#### EXERCISE GOAL
Transcribe the records in full, keeping every word exactly as given.

________________

Context: an optimization exercise on an open-source flow, tuned for small area. The choices shown serve that exercise and are no tape-out recipe.
In this exercise RTL edits were held to simulation tests only and were not proved equivalent to the original.
Power figures rest on the tool's default switching activity, not on a simulated workload.

// sdReader
module sdReader #(
    parameter int clkDiv    = 2,
    parameter int bitCycles = 2,
    parameter int dumpWords = 128
) (
    input  logic clk,
    input  logic rstN,
    output logic sdClk,
    output logic sdMosi,
    input  logic sdMiso,
    output logic sdCs,
    input  logic dump,
    output logic uartTx,
    output logic ready,
    output logic error
);
    sdPkg::seqState_t state;
    sdPkg::phase_t    phase;
    logic       div;         
    logic [7:0] cnt;         
    logic [31:0] rxs;        
    logic [7:0] rx;          
    logic [8:0] byteCnt;     
    logic [6:0] label;       
    logic [31:0] nextWord;   
    logic       nextOk;      
    logic       ins;         
    logic       cap, load, rxShift, dumpShift;
    logic [6:0] capWord, capSlot;
    logic       active;      
    logic       timer;
    logic [3:0] bitIdx;      
    logic [31:0] tapA, tapB;
    logic [7:0] cntDec;
    logic       frameBit;
    logic [7:0] rxBits;
    logic       wrByte;
    logic       txBit;
    assign ready  = (state == sdPkg::SEQ_READY);
    assign error  = (state == sdPkg::SEQ_ERROR);
    assign cntDec = cnt - 8'd1;
    always_comb begin
        case (state)
            sdPkg::SEQ_CMD8: rxBits = 8'd40;
            sdPkg::SEQ_WORD: rxBits = 8'd32;
            sdPkg::SEQ_CRC:  rxBits = 8'd16;
            default:         rxBits = 8'd8;
        endcase
    end
    always_comb begin
        case (state)
            sdPkg::SEQ_CMD8:   frameBit = sdPkg::CMD8_FRAME[cntDec[5:0]];
            sdPkg::SEQ_CMD55:  frameBit = sdPkg::CMD55_FRAME[cntDec[5:0]];
            sdPkg::SEQ_ACMD41: frameBit = sdPkg::ACMD41_FRAME[cntDec[5:0]];
            sdPkg::SEQ_CMD16:  frameBit = sdPkg::CMD16_FRAME[cntDec[5:0]];
            sdPkg::SEQ_CMD17:  frameBit = sdPkg::CMD17_FRAME[cntDec[5:0]];
            default:           frameBit = sdPkg::CMD0_FRAME[cntDec[5:0]];
        endcase
    end
    assign wrByte  = (phase == sdPkg::PH_RECV) && div && !sdClk &&
                     (state == sdPkg::SEQ_WORD) && (cnt[2:0] == 3'd1);
    always_ff @(posedge clk or negedge rstN) begin
        if (!rstN) begin
            state  <= sdPkg::SEQ_CMD0;
            phase  <= sdPkg::PH_POWERUP;
            div    <= 1'b0;
            cnt    <= 8'd159;
            sdClk  <= 1'b0;
  ...
==> flow/config.mk <==
export PLATFORM = sky130hd
export DESIGN_NAME = sdReader
export DESIGN_NICKNAME = sdReader
export VERILOG_FILES = /design/flow/design.v
export SDC_FILE = /design/flow/constraint.sdc
export NUM_CORES = 4
export LEC_CHECK = 0
export CAP_MARGIN = 20
export CORE_MARGIN = 2
export CORE_UTILIZATION = 60
export CTS_BUF_LIST = sky130_fd_sc_hd__clkbuf_8
export CTS_CLUSTER_DIAMETER = 50
export CTS_CLUSTER_SIZE = 22
export PLACE_DENSITY = 0.7
export SLEW_MARGIN = 20
==> flow/constraint.sdc <==
create_clock -name core_clock -period 10.0 [get_ports {clk}]
set_input_delay 2.0000 -clock core_clock [delete_from_list [all_inputs] [get_ports {clk}]]
set_output_delay 2.0000 -clock core_clock [all_outputs]
set_load 0.01 [all_outputs]
run.sh (not shown) runs the stock make flow with config.mk's settings and CLKGATE_MAP_FILE= SYNTH_SCRIPT=/design/flow/synth_recipe.tcl, a recipe that flattens the netlist after the stock synthesis.
Then changed:
==> flow/flow/run.sh (new file) <==
#!/bin/bash
# Standard layout, but clock tree synthesis without dummy loads.
set -euo pipefail
export CTS_ARGS="-sink_clustering_enable -repair_clock_nets -dont_use_dummy_load -buf_list sky130_fd_sc_hd__clkbuf_8 -sink_clustering_size 22 -sink_clustering_max_diameter 50"
bash standard.sh > flow.log 2>&1
==> flow/standard.sh (new file) <==
#!/bin/bash
# synth_recipe.tcl (not shown) runs the flow's synth.tcl, then flattens the netlist and writes it again
# the make line also repeats each setting of config.mk as NAME=value (left out here)
make -C /OpenROAD-flow-scripts/flow DESIGN_CONFIG=/design/flow/config.mk WORK_HOME=/design/flow/orfs CLKGATE_MAP_FILE= SYNTH_SCRIPT=/design/flow/synth_recipe.tcl "${@:-finish}"
--- a/flow/config.mk
+++ b/flow/config.mk
@@ -9,7 +9,7 @@
 export CORE_MARGIN = 2
-export CORE_UTILIZATION = 60
+export CORE_UTILIZATION = 50
 export CTS_BUF_LIST = sky130_fd_sc_hd__clkbuf_8
 export CTS_CLUSTER_DIAMETER = 50
-export CTS_CLUSTER_SIZE = 22
-export PLACE_DENSITY = 0.7
+export CTS_CLUSTER_SIZE = 20
+export PLACE_DENSITY = 0.6
 export SLEW_MARGIN = 20
removed: flow/run.sh
Clock-buffer cell count falls by 4.
Power falls by 2.1%.
Synthesized area is unchanged.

________________

#### TASK ANSWER
Context: an optimization exercise on an open-source flow, tuned for small area. The choices shown serve that exercise and are no tape-out recipe.
In this exercise RTL edits were held to simulation tests only and were not proved equivalent to the original.
Power figures rest on the tool's default switching activity, not on a simulated workload.

// sdReader
module sdReader #(
    parameter int clkDiv    = 2,
    parameter int bitCycles = 2,
    parameter int dumpWords = 128
) (
    input  logic clk,
    input  logic rstN,
    output logic sdClk,
    output logic sdMosi,
    input  logic sdMiso,
    output logic sdCs,
    input  logic dump,
    output logic uartTx,
    output logic ready,
    output logic error
);
    sdPkg::seqState_t state;
    sdPkg::phase_t    phase;
    logic       div;         
    logic [7:0] cnt;         
    logic [31:0] rxs;        
    logic [7:0] rx;          
    logic [8:0] byteCnt;     
    logic [6:0] label;       
    logic [31:0] nextWord;   
    logic       nextOk;      
    logic       ins;         
    logic       cap, load, rxShift, dumpShift;
    logic [6:0] capWord, capSlot;
    logic       active;      
    logic       timer;
    logic [3:0] bitIdx;      
    logic [31:0] tapA, tapB;
    logic [7:0] cntDec;
    logic       frameBit;
    logic [7:0] rxBits;
    logic       wrByte;
    logic       txBit;
    assign ready  = (state == sdPkg::SEQ_READY);
    assign error  = (state == sdPkg::SEQ_ERROR);
    assign cntDec = cnt - 8'd1;
    always_comb begin
        case (state)
            sdPkg::SEQ_CMD8: rxBits = 8'd40;
            sdPkg::SEQ_WORD: rxBits = 8'd32;
            sdPkg::SEQ_CRC:  rxBits = 8'd16;
            default:         rxBits = 8'd8;
        endcase
    end
    always_comb begin
        case (state)
            sdPkg::SEQ_CMD8:   frameBit = sdPkg::CMD8_FRAME[cntDec[5:0]];
            sdPkg::SEQ_CMD55:  frameBit = sdPkg::CMD55_FRAME[cntDec[5:0]];
            sdPkg::SEQ_ACMD41: frameBit = sdPkg::ACMD41_FRAME[cntDec[5:0]];
            sdPkg::SEQ_CMD16:  frameBit = sdPkg::CMD16_FRAME[cntDec[5:0]];
            sdPkg::SEQ_CMD17:  frameBit = sdPkg::CMD17_FRAME[cntDec[5:0]];
            default:           frameBit = sdPkg::CMD0_FRAME[cntDec[5:0]];
        endcase
    end
    assign wrByte  = (phase == sdPkg::PH_RECV) && div && !sdClk &&
                     (state == sdPkg::SEQ_WORD) && (cnt[2:0] == 3'd1);
    always_ff @(posedge clk or negedge rstN) begin
        if (!rstN) begin
            state  <= sdPkg::SEQ_CMD0;
            phase  <= sdPkg::PH_POWERUP;
            div    <= 1'b0;
            cnt    <= 8'd159;
            sdClk  <= 1'b0;
  ...
==> flow/config.mk <==
export PLATFORM = sky130hd
export DESIGN_NAME = sdReader
export DESIGN_NICKNAME = sdReader
export VERILOG_FILES = /design/flow/design.v
export SDC_FILE = /design/flow/constraint.sdc
export NUM_CORES = 4
export LEC_CHECK = 0
export CAP_MARGIN = 20
export CORE_MARGIN = 2
export CORE_UTILIZATION = 60
export CTS_BUF_LIST = sky130_fd_sc_hd__clkbuf_8
export CTS_CLUSTER_DIAMETER = 50
export CTS_CLUSTER_SIZE = 22
export PLACE_DENSITY = 0.7
export SLEW_MARGIN = 20
==> flow/constraint.sdc <==
create_clock -name core_clock -period 10.0 [get_ports {clk}]
set_input_delay 2.0000 -clock core_clock [delete_from_list [all_inputs] [get_ports {clk}]]
set_output_delay 2.0000 -clock core_clock [all_outputs]
set_load 0.01 [all_outputs]
run.sh (not shown) runs the stock make flow with config.mk's settings and CLKGATE_MAP_FILE= SYNTH_SCRIPT=/design/flow/synth_recipe.tcl, a recipe that flattens the netlist after the stock synthesis.
Then changed:
==> flow/flow/run.sh (new file) <==
#!/bin/bash
# Standard layout, but clock tree synthesis without dummy loads.
set -euo pipefail
export CTS_ARGS="-sink_clustering_enable -repair_clock_nets -dont_use_dummy_load -buf_list sky130_fd_sc_hd__clkbuf_8 -sink_clustering_size 22 -sink_clustering_max_diameter 50"
bash standard.sh > flow.log 2>&1
==> flow/standard.sh (new file) <==
#!/bin/bash
# synth_recipe.tcl (not shown) runs the flow's synth.tcl, then flattens the netlist and writes it again
# the make line also repeats each setting of config.mk as NAME=value (left out here)
make -C /OpenROAD-flow-scripts/flow DESIGN_CONFIG=/design/flow/config.mk WORK_HOME=/design/flow/orfs CLKGATE_MAP_FILE= SYNTH_SCRIPT=/design/flow/synth_recipe.tcl "${@:-finish}"
--- a/flow/config.mk
+++ b/flow/config.mk
@@ -9,7 +9,7 @@
 export CORE_MARGIN = 2
-export CORE_UTILIZATION = 60
+export CORE_UTILIZATION = 50
 export CTS_BUF_LIST = sky130_fd_sc_hd__clkbuf_8
 export CTS_CLUSTER_DIAMETER = 50
-export CTS_CLUSTER_SIZE = 22
-export PLACE_DENSITY = 0.7
+export CTS_CLUSTER_SIZE = 20
+export PLACE_DENSITY = 0.6
 export SLEW_MARGIN = 20
removed: flow/run.sh
Clock-buffer cell count falls by 4.
Power falls by 2.1%.
Synthesized area is unchanged.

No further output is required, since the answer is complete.